▸ **REQUIRED ACTION**
Identify all lines below that hold "rstn" and collect them.

▸ **RECORD SET**
## src/rtl/clap_pkg.sv

```systemverilog
// clap_pkg: shared load-width encodings, exception width and mem2/wb entry types
package clap_pkg;
  localparam logic [1:0] W_BYTE = 2'd0;
  localparam logic [1:0] W_HALF = 2'd1;
  localparam logic [1:0] W_WORD = 2'd2;
  localparam int EXP_W = 7;
  typedef struct packed {
    logic [4:0]       rd;
    logic             wen;
    logic [31:0]      data;
    logic [EXP_W-1:0] exp;
    logic [31:0]      badv;
  } wb_entry_t;
  typedef struct packed {
    logic [31:0] vaddr;
    logic [31:0] paddr;
    logic [31:0] data;
  } diff_t;
  function automatic logic is_word(input logic [1:0] width);
    return width >= W_WORD;
  endfunction
endpackage

```

## src/rtl/mem2_wb_load_align.sv

```systemverilog
// load_align: shift raw cache word by addr offset and extend byte/half loads; word loads pass unshifted
module load_align
  import clap_pkg::*;
(
  input  logic [31:0] data,
  input  logic [1:0]  off,
  input  logic [1:0]  width,
  input  logic        sign,
  output logic [31:0] word
);
  logic [15:0] lo;
  assign lo = 16'(data >> {off, 3'b000});
  assign word = is_word(width) ? data
              : width == W_BYTE ? {{24{sign & lo[7]}}, lo[7:0]}
              : {{16{sign & lo[15]}}, lo};
endmodule

```

## src/rtl/mem2_wb.sv

```systemverilog
// mem2_wb: 2-entry in-order mem2->writeback FIFO with load alignment; CLAP_DIFFTEST_EN adds difftest side fields
module mem2_wb
  import clap_pkg::*;
(
  input  logic             clk,
  input  logic             rstn,
  input  logic             flush,
  input  logic             in_valid,
  output logic             in_ready,
  input  logic [4:0]       in_rd,
  input  logic [31:0]      in_data,
  input  logic [EXP_W-1:0] in_exp,
  input  logic [31:0]      in_badv,
  input  logic [1:0]       in_width,
  input  logic             in_sign,
  input  logic [1:0]       in_off,
`ifdef CLAP_DIFFTEST_EN
  input  logic [31:0]      vaddr_diff_in,
  input  logic [31:0]      paddr_diff_in,
  input  logic [31:0]      data_diff_in,
  output logic [31:0]      vaddr_diff_out,
  output logic [31:0]      paddr_diff_out,
  output logic [31:0]      data_diff_out,
`endif
  output logic             out_valid,
  input  logic             out_ready,
  output logic [4:0]       out_rd,
  output logic             out_wen,
  output logic [31:0]      out_data,
  output logic [EXP_W-1:0] out_exp,
  output logic [31:0]      out_badv
);
  logic [1:0] count;
  logic wptr, rptr, push, pop;
  logic [31:0] word;
  wb_entry_t mem [2];
  wb_entry_t new_e, head;
  assign in_ready  = count < 2'd2;
  assign out_valid = count != 2'd0;
  assign push = in_valid & in_ready;
  assign pop  = out_valid & out_ready;
  load_align u_align (.data(in_data), .off(in_off), .width(in_width), .sign(in_sign), .word(word));
  assign new_e = '{rd: in_rd, wen: (in_rd != 5'd0) && (in_exp == '0), data: (in_exp != '0) ? 32'd0 : word,
                   exp: in_exp, badv: in_badv};
  always_ff @(posedge clk or negedge rstn)
    if (!rstn) begin
      count <= 2'd0;
      wptr  <= 1'b0;
      rptr  <= 1'b0;
    end else if (flush) begin
      count <= 2'd0;
      wptr  <= 1'b0;
      rptr  <= 1'b0;
    end else begin
      count <= count + {1'b0, push} - {1'b0, pop};
      if (push) wptr <= ~wptr;
      if (pop) rptr <= ~rptr;
    end
  always_ff @(posedge clk)
    if (push && !flush) mem[wptr] <= new_e;
  assign head     = out_valid ? mem[rptr] : '0;
  assign out_rd   = head.rd;
  assign out_wen  = head.wen;
  assign out_data = head.data;
  assign out_exp  = head.exp;
  assign out_badv = head.badv;
`ifdef CLAP_DIFFTEST_EN
  diff_t dmem [2];
  diff_t dhead;
  always_ff @(posedge clk)
    if (push && !flush) dmem[wptr] <= '{vaddr: vaddr_diff_in, paddr: paddr_diff_in, data: data_diff_in};
  assign dhead          = out_valid ? dmem[rptr] : '0;
  assign vaddr_diff_out = dhead.vaddr;
  assign paddr_diff_out = dhead.paddr;
  assign data_diff_out  = dhead.data;
`endif
endmodule

```

## config.mk

```make
export PLATFORM = sky130hd
export DESIGN_NAME = mem2_wb
export DESIGN_NICKNAME = d
export VERILOG_FILES = /design/src/rtl/clap_pkg.sv /design/src/rtl/mem2_wb_load_align.sv /design/src/rtl/mem2_wb.sv
export SDC_FILE = /design/constraint.sdc
export NUM_CORES = 1
export LEC_CHECK = 0
export CAP_MARGIN = 0
export CORE_UTILIZATION = 40
export CTS_CLUSTER_DIAMETER = 60
export CTS_CLUSTER_SIZE = 8
export DETAILED_ROUTE_END_ITERATION = 10
export GPL_TIMING_DRIVEN = 0
export PLACE_DENSITY = 0.78
export SLEW_MARGIN = 30
export SYNTH_ARGS = -nofsm -noshare
export SYNTH_HDL_FRONTEND = slang
export SYNTH_SLANG_ARGS = --single-unit
```

## constraint.sdc

```tcl
create_clock -name clk -period 7.2 [get_ports clk]
set_input_delay 1.44 -clock clk [delete_from_list [all_inputs] [get_ports clk]]
set_output_delay 1.44 -clock clk [all_outputs]
set_load 0.03 [all_outputs]
```

==> reports/metrics.cfg, run 1 <==
[outcome]
status = completed

[place]
port_buffers = 163
gp_congestion = 0.912
dpl_worst_slack_ps = 3090
hpwlAfterDp_mm = 11.8

[job]
max-cap-violations = 0

[finish]
fin_nets = 750
syn2layout_area_growth_pct = 38.5
diodes = 0
drive_above_1_share_pct = 10.7
n_fill_cell = 1331

[synthesis]
yosys-top-cells-area = edfxtp_1, mux2i_1, nor2_1
ys_ff_latch = 158
synth_top_area_share_pct = 67.1
synth_cells = 474
synth_top_area_cell = edfxtp_1
synth_cell_types = 41
yosys_warnings = 0
ys_seq_area_share_pct = 68.5
synth_area_sq_um = 6900
syn_avg_cell_area_sq_um = 14.5
syn_nets = 561

[clock_network]
cts_resized = 0
cts_root_buf = clkbuf_16
clk_pin_slew_ps = 60
ctsHoldBuffers = 0
cts_max_path_buffers = 2
clk_latency_ps = 430
cts_tree = built
cts_sinks = 158
cts_inserted_buffers = 17
cts_htree_levels = 4
post_cts_buffers = 0

[floorplanning]
core_area_sq_um = 16700
io_pins = 165
num_rows = 47
die_area_sq_um = 17800
die_h_um = 133
start_util_pct = 41.3
die_x_um = 133

[power]
seqPwrFrac_pct = 36.5
switching_share_pct = 31.6
ir_drop_mv = 0.163
power_mw = 2.97
p_per_area_nw_per_um2 = 311
power_switching_mw = 0.938
p_leak_nw = 3.20
clkPwrFrac_pct = 32.2
p_comb_share_pct = 31.2
intPower_mw = 2.03

[worst_hold_path]
worstHoldPathType = flip-flop to flip-flop

[routing]
avgRoutedWirePerCell_um = 18.0
dr.pass1.iters = 4
avgViaCountPerCell = 5.18
wirelength_mm = 16.2
num_vias = 4645
post-route-drc-count = 0
ant_nets = 0
drt_first_iter_violations = 236

[timing]
finalCritPeriodShare_pct = 63.1
slew_headroom_pct = 42.3
fmax_mhz = 220
period_needed_ps = 4540
setup_viol = 0
finClkSkew_ps = 8.43
worst_slack_ps = 2660
worst_pin_slew_ps = 844
rsz0062_at_grt = no
finalHoldViolations = 0
drv_slew = 0

[worst_setup_path]
cp_common_cell = nor2_1
required_ps = 5760
crit_type = flip-flop to output pin
crit_chain = nor2_1 -> clkbuf_1 -> buf_1 -> nor2_1 -> clkdlybuf4s50_1
r2r_start = count[1]$_DFF_PN0_
end_kind = output pin
worstSetupEndpoint = out_data[20]
worstPathMaxFanout = 10
startpoint = count[1]$_DFF_PN0_
cp.arrival_ps = 3100
critPathLaunchType = flip-flop
r2r_cells = 3
r2r_slack_ps = 5110
crit_path_max_incr_delay_ps = 620
r2r-end = mem[1][72]$_DFFE_PP_
cp_slowest_cell = clkdlybuf4s50_1

[global_routing]
grt_max_degree = 42
grt_pass1_wl_mm = 25.2
grt-ovfl-total = 0
grt_pass1_vias = 4732
grt_use_total_pct = 18.7
antenna_found_initial = 0

==> cells in the mapped netlist <==
library cell and n:
a2111oi_0 7, a211oi_2 1, a21oi_1 3, a221oi_1 5, a2bb2oi_1 4, and2_1 1, and2b_2 1, and3b_1 1
buf_1 2, buf_2 14, buf_4 1, clkbuf_1 16, clkinv_1 1, dfrtp_1 4, edfxtp_1 154, ha_1 1
inv_1 7, mux2_2 5, mux2i_1 82, mux4_2 1, nand2_1 1, nand2b_1 4, nand3_1 1, nand3b_1 2
nand4_1 18, nand4b_1 1, nor2_1 85, nor2b_1 6, nor3_1 4, nor3b_1 2, nor4_2 1, nor4bb_1 1
o211ai_1 16, o21a_1 2, o21ai_0 3, o221a_2 7, o22a_1 5, o311a_1 1, or3b_2 1, xnor2_1 1
xor2_1 1
==> layout by cell type (no fill, tap or decap), types with 3 or more instances in the layout <==
master	synthesis	routed
clkbuf_1	16	17
buf_2	14	14
nand2b_1	4	4
clkbuf_16	0	17
a221oi_1	5	5
mux2i_1	82	82
dfrtp_1	4	4
bufinv_16	0	4
buf_6	0	4
o22a_1	5	5
inv_1	7	7
o211ai_1	16	16
nor2b_1	6	6
inv_6	0	3
o221a_2	7	7
a21oi_1	3	3
mux2_2	5	5
a2111oi_0	7	7
a2bb2oi_1	4	4
clkdlybuf4s50_1	0	163
o21ai_0	3	3
edfxtp_1	154	154
nor3_1	4	4
clkinvlp_4	0	3
clkinv_4	0	3
nand4_1	18	18
nor2_1	85	85
==> power by group through the flow <==
stage	clock, mW	combinational, mW	sequential (mW)
after global placement	0	0.909	1.11
after floorplan	0	0.542	1.10
after detailed placement	0	0.934	1.10
after CTS	0.972	0.938	1.08
after global routing	1.01	0.983	1.09
final	0.956	0.926	1.08
==> state kept, by name (all words and copies together), names as in the netlist <==
register / count
wptr: 1
count: 2
rptr: 1
mem: 154
==> worst max-delay path, delay by kind of cell, from the launching register on <==
kind / cells / cell delay (ps)
buffers and inverters: 3 / 1540
AND/OR/NAND/NOR: 2 / 710
flip-flops: 1 / 430
==> layout make-up <==
class                   instances  area [sq um]  area share, %
inverters                       8          30.0          0.314
plain buffers                  33           145           1.52
clock inverters                14           206           2.16
well taps                     220           275           2.88
clock buffers                  18           429           4.49
multi-input cells             275          2010           21.1
repair buffers                170          1730           18.1
flip-flops and latches        158          4720           49.5
==> cell families after synthesis <==
kind of cell	Yosys count	share of synthesized area, %
compound gates	54	6.53
buf+inv	41	2.54
flops	158	68.5
fa+ha+maj	1	0.181
xor+xnor	2	0.254
mux	88	13.0
simple gates	130	8.94
==> how the worst min path moves through the flow <==
stage                      from               end  slack (ps)  cells after the start
6_report       wptr$_DFFE_PN0P_  wptr$_DFFE_PN0P_         670                      2
4_1_cts        wptr$_DFFE_PN0P_  wptr$_DFFE_PN0P_         660                      2
5_1_grt        wptr$_DFFE_PN0P_  wptr$_DFFE_PN0P_         720                      2
3_5_place_dp   wptr$_DFFE_PN0P_  wptr$_DFFE_PN0P_         650                      2
3_3_place_gp   wptr$_DFFE_PN0P_  wptr$_DFFE_PN0P_         560                      2
2_1_floorplan  wptr$_DFFE_PN0P_  wptr$_DFFE_PN0P_         540                      2
==> stage by stage <==
step / std cells / util [%] / hold WS, ps / instance area [sq um] / setup TNS (ps)
finish: 896 / 57.2 / 666 / 9550 / 0
global placement: 857 / 52.7 / 561 / 8810 / -1510
global route: 896 / 57.2 / 716 / 9550 / 0
CTS: 896 / 57.2 / 657 / 9550 / 0
detailed placement: 864 / 53.4 / 648 / 8910 / 0
floorplan: 474 / - / 544 / 6900 / 0
==> routing by layer <==
layer  part of all wire, %  global-route usage [%]  up-vias
met5                     0                       0        -
met4                   1.5                    7.58        0
met3                   5.5                    4.38       20
met2                    49                    31.5      159
met1                    44                    23.3     2261
li1                      -                       -     2205
(Power assumes the default switching activity.)
==> run 2, diff against run 1 <==
==> constraint.sdc (replaced) <==
create_clock -name clk -period 3.7 [get_ports clk]
set_input_delay 0.74 -clock clk [delete_from_list [all_inputs] [get_ports clk]]
set_output_delay 0.74 -clock clk [all_outputs]
set_load 0.03 [all_outputs]
==> run 2 against run 1 <==
  * Core utilization down 0.31 points
  * Sequential share of layout area up 0.27 points
  * Wire length down 2.0%
  * Critical path depth up 1
  * Setup slack worse by 2500 ps
  * Sequential cell count unchanged
  * Worst hold slack worse by 140 ps
  * Final area down 0.54%
  * Clock skew down 0.93 ps
  * Die area unchanged
==> reports/metrics.cfg, run 2 (synthesis results as in run 1) <==
[outcome]
status = completed

[clock_network]
cts_tree = built
cts_htree_levels = 4  ; unchanged
cts_inserted_buffers = 17  ; unchanged
cts_sinks = 158  ; unchanged
clk_pin_slew_ps = 60  ; about the same
cts_root_buf = clkbuf_16
clk_latency_ps = 420  ; about the same
cts_max_path_buffers = 2  ; unchanged

[timing]
finClkSkew_ps = 7.50  ; -0.934 ps
worst_pin_slew_ps = 757  ; -87.3 ps
drv_slew = 0  ; unchanged
finalHoldViolations = 0  ; unchanged
period_needed_ps = 3510
fmax_mhz = 285
finalCritPeriodShare_pct = 94.8
slew_headroom_pct = 48.2  ; +6.0 points
setup_viol = 0  ; unchanged
rsz0062_at_grt = no

[routing]
num_vias = 4677  ; +0.69%
drt_first_iter_violations = 217  ; -8.1%
avgViaCountPerCell = 5.21  ; +0.58%
post-route-drc-count = 0  ; unchanged
wirelength_mm = 15.8  ; -2.0%
avgRoutedWirePerCell_um = 17.6  ; -2.2%
dr.pass1.iters = 5  ; +1
ant_nets = 0  ; unchanged

[floorplanning]
die_h_um = 133  ; unchanged
num_rows = 47  ; unchanged
die_x_um = 133  ; unchanged
core_area_sq_um = 16700  ; unchanged
io_pins = 165  ; unchanged
start_util_pct = 41.3  ; unchanged
die_area_sq_um = 17800  ; unchanged

[finish]
layout_common_cells = clkdlybuf4s50_1, edfxtp_1, nor2_1, mux2i_1, nand4_1
diodes = 0  ; unchanged
syn2layout_area_growth_pct = 37.7
largest_reg_flops = 154  ; unchanged
fin_nets = 751  ; +0.13%
largest-register = mem
mostFrequentLayoutCell = clkdlybuf4s50_1
design_area_sq_um = 9500  ; -0.54%
drive_above_1_share_pct = 11.1  ; +0.43 points
n_fill_cell = 1355  ; +1.8%
top_regs = mem x154, count x2
fin_util_pct = 56.9  ; -0.31 points

[global_routing]
grt_pass1_wl_mm = 24.8  ; -1.5%
met1_usage_pct = 22.8  ; -0.51 points
grt.met3_usage_pct = 5.06  ; +0.68 points
met2_usage_pct = 31.4  ; -0.12 points
grt_most_used_layer = met2
grt_use_total_pct = 18.5  ; -0.19 points
grt-ovfl-total = 0  ; unchanged
grt_pass1_vias = 4734  ; +0.042%
antenna_found_initial = 0  ; unchanged
grt_max_degree = 36  ; -14%

[worst_setup_path]
r2r-end = mem[0][71]$_DFFE_PP_
required_ps = 2960  ; -2800 ps
worstPathMaxFanout = 10  ; unchanged
r2r_start = count[1]$_DFF_PN0_
r2r_cells = 5  ; +2
crit_type = flip-flop to output pin
cp.arrival_ps = 2770  ; -330 ps
r2r_slack_ps = 1420  ; -3690 ps
end_kind = output pin
critPathLaunchType = flip-flop

[power]
p_leak_nw = 3.19  ; -0.24%
p_per_area_nw_per_um2 = 587  ; +89%
ir_drop_mv = 0.335  ; +110%

[place]
place_area_sq_um = 8930  ; +0.18%
gp_congestion = 0.889  ; -2.6%
hpwlAfterDp_mm = 11.7  ; -0.40%
port_buffers = 163  ; unchanged

[job]
max-cap-violations = 0  ; unchanged

[worst_hold_path]
worstHoldPathType = primary input to async pin

==> run 2: per-stage QoR <==
stage | setup slack, ps | TNS, ps | hold WS, ps | instances | power [mW]
final | 194 | 0 | 528 | 897 | 5.57
after floorplan | 267 | 0 | 444 | 474 | 3.20
after detailed placement | 344 | 0 | 630 | 865 | 3.96
after global routing | 14.0 | 0 | 519 | 897 | 5.80
after global placement | -1250 | -177550 | 595 | 857 | 3.92
after CTS | 14.0 | 0 | 507 | 897 | 5.63
==> run 2: worst max-delay path by stage <==
stage / endpoint / start / cells past startpoint / slack [ps]
2_1_floorplan: mem[0][0]$_DFFE_PP_ / in_valid / 2 / 270
3_3_place_gp: mem[0][61]$_DFFE_PP_ / in_valid / 3 / -1250
3_5_place_dp: out_data[19] / count[1]$_DFF_PN0_ / 5 / 340
4_1_cts: out_data[19] / count[1]$_DFF_PN0_ / 5 / 10
5_1_grt: out_data[16] / rptr$_DFFE_PN0P_ / 6 / 10
6_report: out_rd[0] / rptr$_DFFE_PN0P_ / 6 / 190
==> run 2: power by group <==
group | switching [mW] | internal (mW) | total [mW] | leakage (nW)
registers | 0.0330 | 2.08 | 2.11 | 1.51
logic | 1.07 | 0.730 | 1.80 | 1.39
clock network | 0.765 | 0.896 | 1.66 | 0.282
total | 1.87 | 3.70 | 5.57 | 3.19
==> run 2: what timing repair did <==
| item | in CTS | in global routing |
|---|---|---|
| hold buffers | 0 | 0 |
| setup endpoints to repair | 11 | 12 |
| resized for setup | 1 | 1 |
| cloned | 0 | 0 |
| hold endpoints to repair | 0 | 0 |
| buffers inserted | 0 | 0 |
==> run 2: layout make-up <==
cell class	count	area [sq um]	share of cell area, %
Buffer	33	146	1.54
Clock inverter	15	139	1.46
Tap cell	220	275	2.90
Sequential cell	158	4720	49.7
Timing Repair Buffer	171	1740	18.4
Multi-Input combinational cell	275	2010	21.2
Inverter	8	30.0	0.316
Clock buffer	17	425	4.48
==> run 2: layer usage <==
metal | up-vias | routed length, um
met5 | - | 0
met4 | 0 | 222
met3 | 22 | 858
met2 | 172 | 7960
met1 | 2272 | 6790
li1 | 2211 | -
==> run 2: critical path: stages, from the launching register on <==
cell	delay [ps]
dfrtp_1	320
clkbuf_1	290
buf_2	370
buf_2	360
mux2i_1	140
nor2_1	140
clkdlybuf4s50_1	720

▸ **RESPONSE TO THE TASK**
  input  logic             rstn,
  always_ff @(posedge clk or negedge rstn)
    if (!rstn) begin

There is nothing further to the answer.